You can implement any other methods that you want, but they must be declared as private methods. Also any
member variables must be private.
10
Coding Style
Your mark will be based partly on your coding style.
• Variable and method names should be chosen to reflect their purpose in the program.
• Comments, indenting, and whitespace should be used to improve readability.
• No variable declarations should appear outside methods (“instance variables”) unless they contain data which
is to be maintained in the object from call to call. In other words, variables which are needed only inside
methods, whose value does not have to be remembered until the next method call, should be declared inside
those methods.
• All variables declared outside methods (“instance variables”) should be declared private (not protected)
to maximize information hiding. Any access to the variables should be done with accessor methods, like Key()
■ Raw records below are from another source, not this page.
$ cat src/rtl/noc_flit_injector.sv
// Buffers operator results and injects them as single-flit packets under per-VC credit flow control.
// Define NOC_INJ_VC_RR_EN to round-robin issue across VC0/VC1; otherwise every flit uses VC0.
module noc_flit_injector
  import noc_pkg::*;
#(
  parameter int DATA_W         = NOC_DATA_W,
  parameter int DEST_W         = NOC_DEST_W,
  parameter int NUM_NODES      = 9,
  parameter int CREDITS_PER_VC = 4,
  parameter int FIFO_DEPTH     = 4
) (
  input  logic                              CLK,
  input  logic                              RST_N,
  input  logic                              in_valid,
  output logic                              in_ready,
  input  logic [DATA_W-1:0]                 in_data,
  input  logic [DEST_W-1:0]                 in_dest,
  output logic [FLIT_W-1:0]                 flit_out,
  output logic                              put_en,
  input  logic [1:0]                        credit_in,
  output logic                              credit_en,
  output logic [$clog2(FIFO_DEPTH+1)-1:0]   fifo_level,
  output logic                              err_bad_dest,
  output logic                              err_credit_ovf
);

  localparam int              EW       = DEST_W + DATA_W;
  localparam int              CW       = $clog2(CREDITS_PER_VC + 1);
  localparam logic [CW-1:0]   CRED_MAX = CW'(CREDITS_PER_VC);
  localparam logic [DEST_W:0] NODES    = (DEST_W + 1)'(NUM_NODES);

  logic          run_q;
  credit_t       credit;
  logic          dest_ok;
  logic          accept;
  logic          push;
  logic          issue;
  logic          vc_sel;
  logic          fifo_full;
  logic          fifo_empty;
  logic [EW-1:0] head;
  logic [CW-1:0] credit_cnt [2];
  logic [1:0]    inc;
  logic [1:0]    dec;
  logic [1:0]    ovf;

  assign credit    = credit_t'(credit_in);
  assign put_en    = run_q;
  assign credit_en = run_q;
  assign in_ready  = run_q & ~fifo_full;
  assign dest_ok   = ({1'b0, in_dest} < NODES);
  assign accept    = in_valid & in_ready;
  assign push      = accept & dest_ok;
  assign issue     = run_q & ~fifo_empty & (credit_cnt[vc_sel] != '0);

  noc_sync_fifo #(
    .DEPTH (FIFO_DEPTH),
    .WIDTH (EW)
  ) u_fifo (
    .clk   (CLK),
    .rst_n (RST_N),
    .push  (push),
    .wdata ({in_dest, in_data}),
    .pop   (issue),
    .rdata (head),
    .full  (fifo_full),
    .empty (fifo_empty),
    .level (fifo_level)
  );

`ifdef NOC_INJ_VC_RR_EN
  logic turn_q;

  // Fall back to the other VC when the turn VC is starved; the turn itself only advances when it is used.
  always_comb begin
    vc_sel = turn_q;
    if (credit_cnt[turn_q] == '0 && credit_cnt[~turn_q] != '0) vc_sel = ~turn_q;
  end

  always_ff @(posedge CLK or negedge RST_N) begin
    if (!RST_N)                       turn_q <= 1'b0;
    else if (issue && vc_sel == turn_q) turn_q <= ~turn_q;
  end
`else
  assign vc_sel = 1'b0;
`endif

  // NOTE: every output of this block gets a default before the loop so no latch is inferred.
  always_comb begin
    inc = '0;
    dec = '0;
    ovf = '0;
    for (int v = 0; v < 2; v++) begin
      inc[v] = run_q & credit.valid & (credit.vc == 1'(v));
      dec[v] = issue & (vc_sel == 1'(v));
      ovf[v] = inc[v] & ~dec[v] & (credit_cnt[v] == CRED_MAX);
    end
  end

  // A return and an issue on the same VC cancel; a return into a full counter saturates.
  always_ff @(posedge CLK or negedge RST_N) begin
    if (!RST_N) begin
      for (int v = 0; v < 2; v++) credit_cnt[v] <= CRED_MAX;
    end else begin
      for (int v = 0; v < 2; v++) begin
        if (dec[v] && !inc[v])                credit_cnt[v] <= credit_cnt[v] - CW'(1);
        else if (inc[v] && !dec[v] && !ovf[v]) credit_cnt[v] <= credit_cnt[v] + CW'(1);
      end
    end
  end

  always_ff @(posedge CLK or negedge RST_N) begin
    if (!RST_N) begin
      run_q          <= 1'b0;
      flit_out       <= '0;
      err_bad_dest   <= 1'b0;
      err_credit_ovf <= 1'b0;
    end else begin
      run_q <= 1'b1;
      if (accept && !dest_ok) err_bad_dest   <= 1'b1;
      if (|ovf)               err_credit_ovf <= 1'b1;
      flit_out <= issue ? pack_flit(head[EW-1:DATA_W], vc_sel, head[DATA_W-1:0]) : '0;
    end
  end

endmodule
and Value() for the Entry.
10.1
Hints
When you call the program CheatDetect keywords.txt f1.java f2.java 7 the command line arguments will be stored as follows:
• args[0]=”keywords.txt”,
• args[1] = ”f1.java”
• args[2] = ”f2.java”
• args[3] = ”7”
To convert ”7” from a String to int, you can use: int length = (new Integer(args[3])).intValue();
10.2
Grading
Your grade will be computed as follows.
• Program compiles, produces a meaningful output: 15 marks
• TestHashDictionary tests pass: 40 marks (8 tests, each worth 5 marks)
• Coding Style: 10 marks
• Hash table implementation: 20 marks
• CheatDetect program implementation: 15 marks.
11
Sample Files Provided
• keywords.txt: java keywords
• file1.java: java program test file 1
• file2.java: java program test file 2
• output.txt: output for file1.java file2.java with length = 28
12
Handing In Your Program
Submit your assignment via online OWL system.